The instructions below explain how to make use of the EuropeanaTranslate machine translation API to enrich your MINT collections. Note that the translation functionality is not yet available via the MINT UI, but is currently supported via a set of scripts that take care of invoking the machine translation API to retrieve automatic translations for a selected set of metadata fields of a certain MINT dataset; of forming the retrieved translations as an AnnotationSet object; and then applying those annotations as enrichments to a MINT dataset after the specification of certain filtering conditions.
Prerequisites:
- The procedure makes use of the JQ JSON processing tool, so you should make sure that it is available.
- The dataset that you want to translate is in EDM shape and downloaded from the MINT Download button.
- Groovy is used to execute some scripts.
- MINT needs to be added to the classpath, which contains helper classes and configurations for the Pangeanic API endpoint.
- Download the Dataset to translate from the MINT UI
- Invoke the tgzToAnnotationSet groovy script. It creates a W3C compatible JSON-LD annotation object for this dataset that contains the automatic translations. The annotation object structure can be found here: https://docs.google.com/document/d/1Cq1Qqx0ji7Vw8iwLVis1CfpYKtv-72ojkcvjnQzrKjs/
- Use JQ to create a CSVfile with the translation you wish to apply. A basic invocation would be:
jq -r <annotation.json '["scope", "id", "confidence", "english" ] ,
(.["@graph"][] |
[ .scope, .target.source, .confidence, .body.value] ) |
@csv ' >dataset_1234_translations.csv
- To modify the process, change field names in tgzToAnnotationSet.groovy script, or add filters to jq for confidence, scope or whatever other condition seems appropriate for your dataset.
- upload the csv file to the correct organization into mint via the upload script:
groovy MintUploadEnrichment.groovy -m http://mint.server.url/mint/instance -u user:password -o 1022 dataset_1234_translations.csv
- Invoke the script for Enrichment from the MINT script console. This needs to be parameterized with the correct dataset ID, the enrichment ID of the uploaded CSV file, and which column in it contains which values.

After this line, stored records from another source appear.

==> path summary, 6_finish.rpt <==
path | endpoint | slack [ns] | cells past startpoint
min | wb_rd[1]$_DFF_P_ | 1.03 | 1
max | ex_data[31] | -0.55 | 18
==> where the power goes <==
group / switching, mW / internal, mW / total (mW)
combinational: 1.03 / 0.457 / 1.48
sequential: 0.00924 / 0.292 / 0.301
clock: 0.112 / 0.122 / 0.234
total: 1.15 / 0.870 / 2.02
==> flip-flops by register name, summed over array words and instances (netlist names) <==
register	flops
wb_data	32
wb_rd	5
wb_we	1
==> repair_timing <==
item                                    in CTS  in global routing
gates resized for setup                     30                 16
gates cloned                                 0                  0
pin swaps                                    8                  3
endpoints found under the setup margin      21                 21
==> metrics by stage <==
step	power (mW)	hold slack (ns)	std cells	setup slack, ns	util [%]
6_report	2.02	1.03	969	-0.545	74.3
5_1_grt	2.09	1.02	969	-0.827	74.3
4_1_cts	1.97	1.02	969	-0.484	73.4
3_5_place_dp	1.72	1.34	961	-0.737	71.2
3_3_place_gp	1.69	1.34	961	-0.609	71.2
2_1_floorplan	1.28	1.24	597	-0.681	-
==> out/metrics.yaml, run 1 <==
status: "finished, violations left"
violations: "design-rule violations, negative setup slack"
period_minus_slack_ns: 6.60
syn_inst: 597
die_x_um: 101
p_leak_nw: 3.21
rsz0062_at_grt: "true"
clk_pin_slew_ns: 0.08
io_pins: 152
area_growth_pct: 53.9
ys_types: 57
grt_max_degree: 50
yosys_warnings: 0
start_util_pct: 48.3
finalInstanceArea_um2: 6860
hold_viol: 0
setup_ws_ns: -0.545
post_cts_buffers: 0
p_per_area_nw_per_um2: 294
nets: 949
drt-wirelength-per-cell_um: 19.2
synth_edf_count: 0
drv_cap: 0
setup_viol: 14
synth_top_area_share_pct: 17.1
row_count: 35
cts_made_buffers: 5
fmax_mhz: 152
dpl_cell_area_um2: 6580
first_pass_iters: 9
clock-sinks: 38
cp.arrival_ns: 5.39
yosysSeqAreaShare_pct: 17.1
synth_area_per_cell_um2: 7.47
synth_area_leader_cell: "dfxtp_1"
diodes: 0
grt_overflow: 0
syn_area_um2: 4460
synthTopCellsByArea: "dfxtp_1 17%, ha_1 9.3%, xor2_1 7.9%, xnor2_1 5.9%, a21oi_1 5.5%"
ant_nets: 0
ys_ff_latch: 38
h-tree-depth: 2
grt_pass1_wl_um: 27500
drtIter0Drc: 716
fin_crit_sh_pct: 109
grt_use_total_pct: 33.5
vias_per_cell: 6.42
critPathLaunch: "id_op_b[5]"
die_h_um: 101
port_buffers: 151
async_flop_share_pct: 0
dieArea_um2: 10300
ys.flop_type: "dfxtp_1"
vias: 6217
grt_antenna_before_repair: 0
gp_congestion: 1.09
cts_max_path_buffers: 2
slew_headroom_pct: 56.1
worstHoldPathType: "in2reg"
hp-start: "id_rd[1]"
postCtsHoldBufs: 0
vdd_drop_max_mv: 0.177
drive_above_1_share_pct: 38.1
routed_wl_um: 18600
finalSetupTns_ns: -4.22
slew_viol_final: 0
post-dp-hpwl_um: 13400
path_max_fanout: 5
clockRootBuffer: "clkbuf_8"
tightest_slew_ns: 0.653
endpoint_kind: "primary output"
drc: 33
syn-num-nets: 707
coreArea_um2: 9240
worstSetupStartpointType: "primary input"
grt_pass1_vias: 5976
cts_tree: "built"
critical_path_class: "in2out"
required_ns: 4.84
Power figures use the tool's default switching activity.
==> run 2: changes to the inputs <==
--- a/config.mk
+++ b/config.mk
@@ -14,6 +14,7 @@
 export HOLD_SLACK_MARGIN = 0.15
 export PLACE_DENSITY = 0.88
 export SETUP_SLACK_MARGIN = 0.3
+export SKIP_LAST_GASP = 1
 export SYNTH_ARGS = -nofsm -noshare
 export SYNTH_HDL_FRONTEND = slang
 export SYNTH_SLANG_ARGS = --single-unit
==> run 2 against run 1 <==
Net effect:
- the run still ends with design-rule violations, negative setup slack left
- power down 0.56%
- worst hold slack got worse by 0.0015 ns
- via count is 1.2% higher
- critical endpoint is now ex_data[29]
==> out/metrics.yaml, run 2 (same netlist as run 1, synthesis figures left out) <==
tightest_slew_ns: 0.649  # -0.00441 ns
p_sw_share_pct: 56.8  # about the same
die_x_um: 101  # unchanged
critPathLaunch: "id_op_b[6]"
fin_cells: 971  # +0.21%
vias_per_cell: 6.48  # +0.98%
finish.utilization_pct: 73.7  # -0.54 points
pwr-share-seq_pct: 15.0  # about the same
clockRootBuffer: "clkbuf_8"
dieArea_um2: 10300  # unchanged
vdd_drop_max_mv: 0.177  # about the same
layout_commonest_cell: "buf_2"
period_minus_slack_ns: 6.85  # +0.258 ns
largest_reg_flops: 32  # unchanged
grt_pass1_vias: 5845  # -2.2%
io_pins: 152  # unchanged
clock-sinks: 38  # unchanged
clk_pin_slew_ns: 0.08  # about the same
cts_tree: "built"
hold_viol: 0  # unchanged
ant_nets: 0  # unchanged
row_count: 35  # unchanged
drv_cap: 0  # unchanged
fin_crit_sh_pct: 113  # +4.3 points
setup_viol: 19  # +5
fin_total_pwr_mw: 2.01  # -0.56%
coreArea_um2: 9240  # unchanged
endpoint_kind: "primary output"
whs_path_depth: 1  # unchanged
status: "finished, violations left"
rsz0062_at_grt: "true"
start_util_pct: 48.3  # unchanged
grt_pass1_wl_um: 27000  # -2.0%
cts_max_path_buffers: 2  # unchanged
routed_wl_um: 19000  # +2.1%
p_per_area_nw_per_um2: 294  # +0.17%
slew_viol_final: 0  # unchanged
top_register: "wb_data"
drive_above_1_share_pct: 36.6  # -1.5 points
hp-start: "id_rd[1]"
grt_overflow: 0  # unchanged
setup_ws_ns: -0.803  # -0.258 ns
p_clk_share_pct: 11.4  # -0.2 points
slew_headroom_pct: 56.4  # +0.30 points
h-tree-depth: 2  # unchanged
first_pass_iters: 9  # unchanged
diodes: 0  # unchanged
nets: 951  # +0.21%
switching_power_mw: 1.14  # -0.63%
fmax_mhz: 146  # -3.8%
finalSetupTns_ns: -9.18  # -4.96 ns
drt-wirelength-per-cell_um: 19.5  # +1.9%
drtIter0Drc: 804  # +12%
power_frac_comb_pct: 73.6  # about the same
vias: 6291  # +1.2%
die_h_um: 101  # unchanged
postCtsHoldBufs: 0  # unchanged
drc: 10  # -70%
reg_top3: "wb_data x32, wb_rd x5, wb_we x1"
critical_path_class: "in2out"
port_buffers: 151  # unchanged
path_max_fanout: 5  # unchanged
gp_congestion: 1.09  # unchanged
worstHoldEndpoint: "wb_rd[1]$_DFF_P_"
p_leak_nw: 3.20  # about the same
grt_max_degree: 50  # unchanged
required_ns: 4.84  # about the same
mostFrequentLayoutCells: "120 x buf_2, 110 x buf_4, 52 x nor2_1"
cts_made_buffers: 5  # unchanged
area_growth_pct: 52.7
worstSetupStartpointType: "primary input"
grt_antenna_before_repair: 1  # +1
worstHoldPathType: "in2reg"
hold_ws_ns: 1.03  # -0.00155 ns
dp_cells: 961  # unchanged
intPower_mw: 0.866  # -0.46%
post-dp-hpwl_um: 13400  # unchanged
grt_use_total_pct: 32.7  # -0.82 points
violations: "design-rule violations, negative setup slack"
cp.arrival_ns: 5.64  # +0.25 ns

If there are record or value based filterings to apply, this script is a good place.
import gr.ntua.ivml.mint.util.SetCounter;
import gr.ntua.ivml.mint.util.StringUtils;
import org.apache.log4j.Logger;
import java.io.*
@CompileStatic
def makeModifier() {
// enter the id of the uploaded enrichment
Enrichment.EnrichBuilder translateEnrich = DB.enrichmentDAO.getById( 9999l, false ).getEnrichBuilder( 1 )
def mod = { Document doc ->
Nodes nodes = doc.query( "//*[local-name()='ProvidedCHO']/@*[local-name()='about']");
if( nodes.size() != 1 ) return;
// make sure there were no duplicates before
String key = nodes.get(0).getValue();
for( String[] row: translateEnrich.getWithKey( key )) {
String english = row[3]
Optional<String> confidence = Optional.ofNullable( row[2] ).filter( { String s -> !StringUtils.empty( s )} as java.util.function.Predicate<String> )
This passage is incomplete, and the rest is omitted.